それからしばらくは山に行かなかった。街での大学生活が楽しくてあまり帰る気にならなかったのだ。生まれ育った町が何もなかったことに、都会に出てはじめて気づいた。
優は地元に戻らぬまま二十歳を迎えた。それまででは考えられないような自由を謳歌しているさなかに「それ」は現れた。
「こんにちはぁー、お届け物でーす」
休日のその日、いつもの配達員が玄関口に現れた。きっとネット通販の商品だろうとまったく警戒せずに扉を開けた優に、青年は奇妙な笑みを浮かべ、中に入ってきた。
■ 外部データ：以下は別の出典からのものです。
`src/bcdudc_pkg.sv`:
```
// Constants and carrier types of the BCD up/down decade counter
package bcdudc_pkg;

  // ************************************************************
  // Widths
  // ************************************************************
  localparam int CNT_W  = 4;
  localparam int APB_AW = 12;
  localparam int APB_DW = 32;
  localparam int WRAP_W = 16;
  localparam int CTL_W  = 8;
  localparam int STAT_W = 8;

  // ************************************************************
  // Decade limits, 8421 weighting
  // ************************************************************
  localparam logic [CNT_W-1:0] BCD_TOP = 4'h9;
  localparam logic [CNT_W-1:0] BCD_BOT = 4'h0;
  localparam logic [CNT_W-1:0] BCD_ONE = 4'h1;

  // ************************************************************
  // Register map (byte addresses) and fields
  // ************************************************************
  localparam logic [APB_AW-1:0] CTRL_OFF   = 12'h000;
  localparam logic [APB_AW-1:0] STATUS_OFF = 12'h004;
  localparam logic [APB_AW-1:0] WRAPS_OFF  = 12'h008;
  localparam int                CTRL_MODE_BIT = 8;
  localparam logic [CTL_W-1:0]  CTRL_CTL_RST  = 8'h50;
  localparam logic              CTRL_MODE_RST = 1'h0;
  localparam logic [WRAP_W-1:0] WRAPS_RST     = 16'h0000;
  localparam logic [WRAP_W-1:0] WRAPS_ONE     = 16'h0001;
  localparam logic [APB_DW-1:0] RDATA_RST     = 32'h0000_0000;

  // ************************************************************
  // Carrier types
  // ************************************************************
  // Counter controls, also the low byte of the control register
  typedef struct packed {
    logic             clk;
    logic             ce_n;
    logic             dir_dn;
    logic             load_n;
    logic [CNT_W-1:0] preset;
  } bcdudc_ctl_type;

  typedef struct packed {
    logic             load_act;
    logic             dir_dn;
    logic             rc_n;
    logic             tc;
    logic [CNT_W-1:0] count;
  } bcdudc_stat_type;

  typedef enum logic [1:0] {
    REG_CTRL,
    REG_STAT,
    REG_WRAPS,
    REG_NONE
  } bcdudc_reg_type;

  typedef struct packed {
    logic meta;
    logic sync;
  } bcdudc_rst_state_type;

  typedef struct packed {
    logic [CNT_W-1:0]  count;
    logic              clk_prev;
    logic              rc_n;
    logic              mode;
    bcdudc_ctl_type    sw;
    logic [WRAP_W-1:0] wraps;
    logic [APB_DW-1:0] prdata;
  } bcdudc_top_state_type;

  // One decade step; a code above nine goes up to zero, down to nine
  function automatic logic [CNT_W-1:0] bcd_step(
    input logic [CNT_W-1:0] cur,
    input logic             dn
  );
    logic [CNT_W-1:0] nxt;
    nxt = cur;
    if (!dn) begin
      nxt = (cur >= BCD_TOP) ? BCD_BOT : CNT_W'(cur + BCD_ONE);
    end else begin
      nxt = (cur == BCD_BOT || cur > BCD_TOP) ? BCD_TOP
                                              : CNT_W'(cur - BCD_ONE);
    end
    return nxt;
  endfunction : bcd_step

endpackage : bcdudc_pkg

```
`src/bcdudc_rst_sync.sv`:
```
// Reset release synchroniser for the decade counter
`timescale 1ns/10ps
module bcdudc_rst_sync (
  // Clock and raw reset
  input  wire logic clk,
  input  wire logic rst_n_in,
  // Released copy
  output logic      rst_n_out
);

  bcdudc_pkg::bcdudc_rst_state_type st_reg;
  bcdudc_pkg::bcdudc_rst_state_type st_next;

  always_comb begin
    st_next      = st_reg;
    st_next.meta = 1'h1;
    st_next.sync = st_reg.meta;
  end

  // Assert at once, release two edges later
  always_ff @(posedge clk or negedge rst_n_in) begin
    if (!rst_n_in) begin
      st_reg <= '0;
    end else begin
      st_reg <= st_next;
    end
  end

  assign rst_n_out = st_reg.sync;

endmodule : bcdudc_rst_sync

```
`src/bcdudc_apb_dec.sv`:
```
// APB slave handshake and address decode for the decade counter
`timescale 1ns/10ps
module bcdudc_apb_dec (
  // APB request
  input  wire logic                          psel,
  input  wire logic                          penable,
  input  wire logic                          pwrite,
  input  wire logic [bcdudc_pkg::APB_AW-1:0] paddr,
  // APB answer
  output logic                               pready,
  output logic                               pslverr,
  // Register side strobes
  output logic                               wr_stb,
  output logic                               rd_setup,
  output bcdudc_pkg::bcdudc_reg_type         reg_sel
);

  // Zero wait: read data is captured in the setup cycle
  always_comb begin
    unique case (paddr)
      bcdudc_pkg::CTRL_OFF:   reg_sel = bcdudc_pkg::REG_CTRL;
      bcdudc_pkg::STATUS_OFF: reg_sel = bcdudc_pkg::REG_STAT;
      bcdudc_pkg::WRAPS_OFF:  reg_sel = bcdudc_pkg::REG_WRAPS;
      default:                reg_sel = bcdudc_pkg::REG_NONE;
    endcase
  end

  assign pready   = psel && penable;
  assign pslverr  = pready && (reg_sel == bcdudc_pkg::REG_NONE);
  assign wr_stb   = pready && pwrite && !pslverr;
  assign rd_setup = psel && !penable && !pwrite;

endmodule : bcdudc_apb_dec

```
`src/bcdudc_top.sv`:
```
// BCD up/down decade counter with preset, terminal count and ripple clock
//
// Notes on behaviour
// - Load low shows preset at once
// - Load overrides enable, direction and clock
// - Enable high holds the count
// - Enabled count changes on clock rise only
// - Direction low counts up, high down
// - Terminal flag at nine up, zero down
// - Flag holds until state or direction changes
// - Ripple output rests high unless enabled
// - Ripple low in clock low phase
// - Terminal condition gates the ripple pulse
// - Count uses 8421 BCD weighting
//
// Our own choices: the address map and the APB interface to the registers.
`timescale 1ns/10ps
module bcdudc_top (
  // Clock and reset
  input  wire logic                          CORE_CLK,
  input  wire logic                          RST_N,
  // APB slave
  input  wire logic                          PSEL,
  input  wire logic                          PENABLE,
  input  wire logic                          PWRITE,
  input  wire logic [bcdudc_pkg::APB_AW-1:0] PADDR,
  input  wire logic [bcdudc_pkg::APB_DW-1:0] PWDATA,
  output logic      [bcdudc_pkg::APB_DW-1:0] PRDATA,
  output logic                               PREADY,
  output logic                               PSLVERR,
  // Counter pins
  input  wire logic                          COUNT_CLOCK,
  input  wire logic                          COUNT_ENABLE_N,
  input  wire logic                          DIR_DOWN,
  input  wire logic                          LOAD_STROBE_N,
  input  wire logic [bcdudc_pkg::CNT_W-1:0]  PRESET_INPUTS,
  output logic      [bcdudc_pkg::CNT_W-1:0]  COUNT_OUTPUTS,
  output logic                               TERMINAL_COUNT_FLAG,
  output logic                               RIPPLE_CLOCK_N
);

  // ************************************************************
  // Declarations
  // ************************************************************
  logic                              rst_n;
  logic                              wr_stb;
  logic                              rd_setup;
  bcdudc_pkg::bcdudc_reg_type        reg_sel;
  bcdudc_pkg::bcdudc_top_state_type  st_reg;
  bcdudc_pkg::bcdudc_top_state_type  st_next;
  bcdudc_pkg::bcdudc_ctl_type        pin_ctl;
  bcdudc_pkg::bcdudc_ctl_type        ctl;
  bcdudc_pkg::bcdudc_stat_type       stat;
  logic                              load_act;
  logic [bcdudc_pkg::CNT_W-1:0]      shown;
  logic                              tc;
  logic                              rise;
  logic                              step;
  logic                              wrap_evt;
  logic                              wraps_clr;

  // ************************************************************
  // Reset release and bus decode
  // ************************************************************
  bcdudc_rst_sync u_rst (
    .clk       (CORE_CLK),
    .rst_n_in  (RST_N),
    .rst_n_out (rst_n)
  );

  bcdudc_apb_dec u_apb (
    .psel     (PSEL),
    .penable  (PENABLE),
    .pwrite   (PWRITE),
    .paddr    (PADDR),
    .pready   (PREADY),
    .pslverr  (PSLVERR),
    .wr_stb   (wr_stb),
    .rd_setup (rd_setup),
    .reg_sel  (reg_sel)
  );

  // ************************************************************
  // Control source
  // ************************************************************
  // Pins are sampled on the core clock, so the far end keeps them
  // steady around each core edge as it would around the count edge
  assign pin_ctl.clk    = COUNT_CLOCK;
  assign pin_ctl.ce_n   = COUNT_ENABLE_N;
  assign pin_ctl.dir_dn = DIR_DOWN;
  assign pin_ctl.load_n = LOAD_STROBE_N;
  assign pin_ctl.preset = PRESET_INPUTS;

  // Software mode lets a host drive the counter with no pins wired
  assign ctl = st_reg.mode ? st_reg.sw : pin_ctl;

  // ************************************************************
  // Counter decode
  // ************************************************************
  assign load_act = !ctl.load_n;
  // Load bypasses the flops so the preset shows without any edge
  assign shown    = load_act ? ctl.preset : st_reg.count;

  // Pure decode of shown value and direction: it stays high until
  // either of them moves, and may spike while they settle
  assign tc = (!ctl.dir_dn && (shown == bcdudc_pkg::BCD_TOP)) ||
              (ctl.dir_dn && (shown == bcdudc_pkg::BCD_BOT));

  assign rise     = ctl.clk && !st_reg.clk_prev;
  assign step     = !load_act && !ctl.ce_n && rise;
  assign wrap_evt = step && tc;
  assign wraps_clr = wr_stb && (reg_sel == bcdudc_pkg::REG_WRAPS);

  assign stat.load_act = load_act;
  assign stat.dir_dn   = ctl.dir_dn;
  assign stat.rc_n     = st_reg.rc_n;
  assign stat.tc       = tc;
  assign stat.count    = shown;

  // ************************************************************
  // Next state
  // ************************************************************
  always_comb begin
    st_next          = st_reg;
    // Tracked through loads too, so release never fakes an edge
    st_next.clk_prev = ctl.clk;

    if (load_act) begin
      st_next.count = ctl.preset;
    end else if (step) begin
      st_next.count = bcdudc_pkg::bcd_step(st_reg.count,
                                           ctl.dir_dn);
    end

    // Low only while enabled, at terminal, with the clock low
    st_next.rc_n = !(!ctl.ce_n && tc && !ctl.clk);

    // A wrap in the clearing cycle is kept as one
    if (wraps_clr) begin
      st_next.wraps = wrap_evt ? bcdudc_pkg::WRAPS_ONE
                               : bcdudc_pkg::WRAPS_RST;
    end else if (wrap_evt) begin
      st_next.wraps = bcdudc_pkg::WRAP_W'(st_reg.wraps +
                                          bcdudc_pkg::WRAPS_ONE);
    end

    if (wr_stb && (reg_sel == bcdudc_pkg::REG_CTRL)) begin
      st_next.mode = PWDATA[bcdudc_pkg::CTRL_MODE_BIT];
      st_next.sw   = PWDATA[bcdudc_pkg::CTL_W-1:0];
    end

    if (rd_setup) begin
      st_next.prdata = bcdudc_pkg::RDATA_RST;
      unique case (reg_sel)
        bcdudc_pkg::REG_CTRL: begin
          st_next.prdata[bcdudc_pkg::CTRL_MODE_BIT] = st_reg.mode;
          st_next.prdata[bcdudc_pkg::CTL_W-1:0]     = st_reg.sw;
        end
        bcdudc_pkg::REG_STAT: begin
          st_next.prdata[bcdudc_pkg::STAT_W-1:0] = stat;
        end
        bcdudc_pkg::REG_WRAPS: begin
          st_next.prdata[bcdudc_pkg::WRAP_W-1:0] = st_reg.wraps;
        end
        bcdudc_pkg::REG_NONE: begin
          st_next.prdata = bcdudc_pkg::RDATA_RST;
        end
      endcase
    end
  end

  // ************************************************************
  // State register
  // ************************************************************
  always_ff @(posedge CORE_CLK or negedge rst_n) begin
    if (!rst_n) begin
      st_reg.count    <= bcdudc_pkg::BCD_BOT;
      st_reg.clk_prev <= 1'h0;
      st_reg.rc_n     <= 1'h1;
      st_reg.mode     <= bcdudc_pkg::CTRL_MODE_RST;
      st_reg.sw       <= bcdudc_pkg::CTRL_CTL_RST;
      st_reg.wraps    <= bcdudc_pkg::WRAPS_RST;
      st_reg.prdata   <= bcdudc_pkg::RDATA_RST;
    end else begin
      st_reg <= st_next;
    end
  end

  // ************************************************************
  // Outputs
  // ************************************************************
  assign COUNT_OUTPUTS       = shown;
  assign TERMINAL_COUNT_FLAG = tc;
  assign RIPPLE_CLOCK_N      = st_reg.rc_n;
  assign PRDATA              = st_reg.prdata;

  // ************************************************************
  // Assertions
  // ************************************************************
  a_load_shows_preset: assert property (
    @(posedge CORE_CLK) disable iff (!rst_n)
    !ctl.load_n |-> COUNT_OUTPUTS == ctl.preset)
    else $error("load does not show preset at once");

  a_load_keeps_preset: assert property (
    @(posedge CORE_CLK) disable iff (!rst_n)
    (!ctl.load_n && !ctl.ce_n && rise)
      |=> st_reg.count == $past(ctl.preset))
    else $error("counting acted during load");

  a_hold_disabled: assert property (
    @(posedge CORE_CLK) disable iff (!rst_n)
    (ctl.load_n && ctl.ce_n)[*2] |-> $stable(COUNT_OUTPUTS))
    else $error("count moved while disabled");

  a_no_edge_hold: assert property (
    @(posedge CORE_CLK) disable iff (!rst_n)
    (ctl.load_n && !rise) ##1 ctl.load_n
      |-> $stable(COUNT_OUTPUTS))
    else $error("count moved without a clock rise");

  a_up_one_step: assert property (
    @(posedge CORE_CLK) disable iff (!rst_n)
    (step && !ctl.dir_dn && st_reg.count < bcdudc_pkg::BCD_TOP)
      ##1 ctl.load_n
      |-> COUNT_OUTPUTS == $past(st_reg.count) + bcdudc_pkg::BCD_ONE)
    else $error("up count not one more");

  a_down_one_step: assert property (
    @(posedge CORE_CLK) disable iff (!rst_n)
    (step && ctl.dir_dn && st_reg.count != bcdudc_pkg::BCD_BOT &&
     st_reg.count <= bcdudc_pkg::BCD_TOP) ##1 ctl.load_n
      |-> COUNT_OUTPUTS == $past(st_reg.count) - bcdudc_pkg::BCD_ONE)
    else $error("down count not one less");

  a_wrap_up: assert property (
    @(posedge CORE_CLK) disable iff (!rst_n)
    (step && !ctl.dir_dn && st_reg.count == bcdudc_pkg::BCD_TOP)
      |=> st_reg.count == bcdudc_pkg::BCD_BOT)
    else $error("nine up did not wrap to zero");

  a_wrap_down: assert property (
    @(posedge CORE_CLK) disable iff (!rst_n)
    (step && ctl.dir_dn && st_reg.count == bcdudc_pkg::BCD_BOT)
      |=> st_reg.count == bcdudc_pkg::BCD_TOP)
    else $error("zero down did not wrap to nine");

  a_tc_mid_low: assert property (
    @(posedge CORE_CLK) disable iff (!rst_n)
    (COUNT_OUTPUTS > bcdudc_pkg::BCD_BOT &&
     COUNT_OUTPUTS < bcdudc_pkg::BCD_TOP) |-> !TERMINAL_COUNT_FLAG)
    else $error("terminal flag high mid decade");

  a_tc_holds: assert property (
    @(posedge CORE_CLK) disable iff (!rst_n)
    (TERMINAL_COUNT_FLAG ##1 ($stable(COUNT_OUTPUTS) &&
                              $stable(ctl.dir_dn)))
      |-> TERMINAL_COUNT_FLAG)
    else $error("terminal flag dropped with no change");

  a_rc_rests_high: assert property (
    @(posedge CORE_CLK) disable iff (!rst_n)
    (ctl.ce_n || !TERMINAL_COUNT_FLAG) |=> RIPPLE_CLOCK_N)
    else $error("ripple output low while not enabled");

  a_rc_pulse: assert property (
    @(posedge CORE_CLK) disable iff (!rst_n)
    (!ctl.ce_n && TERMINAL_COUNT_FLAG && !ctl.clk)
      |=> !RIPPLE_CLOCK_N)
    else $error("ripple pulse shape wrong");

  a_bcd_stays_valid: assert property (
    @(posedge CORE_CLK) disable iff (!rst_n)
    (step && st_reg.count <= bcdudc_pkg::BCD_TOP)
      |=> st_reg.count <= bcdudc_pkg::BCD_TOP)
    else $error("count left the decade");

  a_apb_answer: assert property (
    @(posedge CORE_CLK) disable iff (!rst_n)
    (PSEL && !PENABLE) ##1 (PSEL && PENABLE) |-> PREADY)
    else $error("access phase not answered at once");

  a_rc_back_high: assert property (
    @(posedge CORE_CLK) disable iff (!rst_n)
    ctl.clk |=> RIPPLE_CLOCK_N)
    else $error("ripple output not high after clock rise");

  a_tc_up_nine: assert property (
    @(posedge CORE_CLK) disable iff (!rst_n)
    (!ctl.dir_dn && COUNT_OUTPUTS == bcdudc_pkg::BCD_TOP)
      |-> TERMINAL_COUNT_FLAG)
    else $error("terminal flag low at nine counting up");

  a_tc_down_zero: assert property (
    @(posedge CORE_CLK) disable iff (!rst_n)
    (ctl.dir_dn && COUNT_OUTPUTS == bcdudc_pkg::BCD_BOT)
      |-> TERMINAL_COUNT_FLAG)
    else $error("terminal flag low at zero counting down");

  a_tc_up_zero_low: assert property (
    @(posedge CORE_CLK) disable iff (!rst_n)
    (!ctl.dir_dn && COUNT_OUTPUTS == bcdudc_pkg::BCD_BOT)
      |-> !TERMINAL_COUNT_FLAG)
    else $error("terminal flag high at zero counting up");

  a_dir_flips_tc: assert property (
    @(posedge CORE_CLK) disable iff (!rst_n)
    (COUNT_OUTPUTS == bcdudc_pkg::BCD_BOT && $stable(COUNT_OUTPUTS) &&
     $changed(ctl.dir_dn)) |-> $changed(TERMINAL_COUNT_FLAG))
    else $error("direction change left terminal flag alone");

  a_load_sets_flop: assert property (
    @(posedge CORE_CLK) disable iff (!rst_n)
    !ctl.load_n |=> st_reg.count == $past(ctl.preset))
    else $error("load did not reach the count flops");

  a_enabled_moves: assert property (
    @(posedge CORE_CLK) disable iff (!rst_n)
    (step ##1 ctl.load_n) |-> $changed(COUNT_OUTPUTS))
    else $error("enabled clock rise left count alone");

  a_ripple_needs_tc: assert property (
    @(posedge CORE_CLK) disable iff (!rst_n)
    !RIPPLE_CLOCK_N |-> $past(TERMINAL_COUNT_FLAG) && !$past(ctl.ce_n))
    else $error("ripple pulse without terminal count");

  a_wraps_tally: assert property (
    @(posedge CORE_CLK) disable iff (!rst_n)
    (wrap_evt && !wraps_clr) |=>
      st_reg.wraps == $past(st_reg.wraps) + bcdudc_pkg::WRAPS_ONE)
    else $error("wrap counter did not advance");

  a_wraps_cleared: assert property (
    @(posedge CORE_CLK) disable iff (!rst_n)
    (wraps_clr && !wrap_evt) |=> st_reg.wraps == bcdudc_pkg::WRAPS_RST)
    else $error("wrap counter not cleared by write");

  a_ctrl_mode_write: assert property (
    @(posedge CORE_CLK) disable iff (!rst_n)
    (wr_stb && reg_sel == bcdudc_pkg::REG_CTRL) |=>
      st_reg.mode == $past(PWDATA[bcdudc_pkg::CTRL_MODE_BIT]))
    else $error("control write did not set the mode");

  a_unmapped_reads_zero: assert property (
    @(posedge CORE_CLK) disable iff (!rst_n)
    (rd_setup && reg_sel == bcdudc_pkg::REG_NONE) |=>
      PRDATA == bcdudc_pkg::RDATA_RST)
    else $error("unmapped read returned data");

endmodule : bcdudc_top

```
何かがおかしい、と思ったときには、配達員は三人に分裂し、毒々しい色の得体のしれぬ何かへと変身していた。それらの目は赤く、歯はとがって口は避け、そして鉤爪は鋭く、何でも切り裂けそうだった。
そのうちのひとりが、赤みがかった水晶玉のようなものを差し出しつつ、何でもない顔で話しかけてきた。
「コレ、うちのボスからのメッセージでぇす」
「な、何だよお前たちっ……」
首を振って後ずさりつつ、相手の様子を窺うと、彼らは一様にニッと笑った。安心させようと浮かべた笑みらしいが、恐怖しか感じなかった。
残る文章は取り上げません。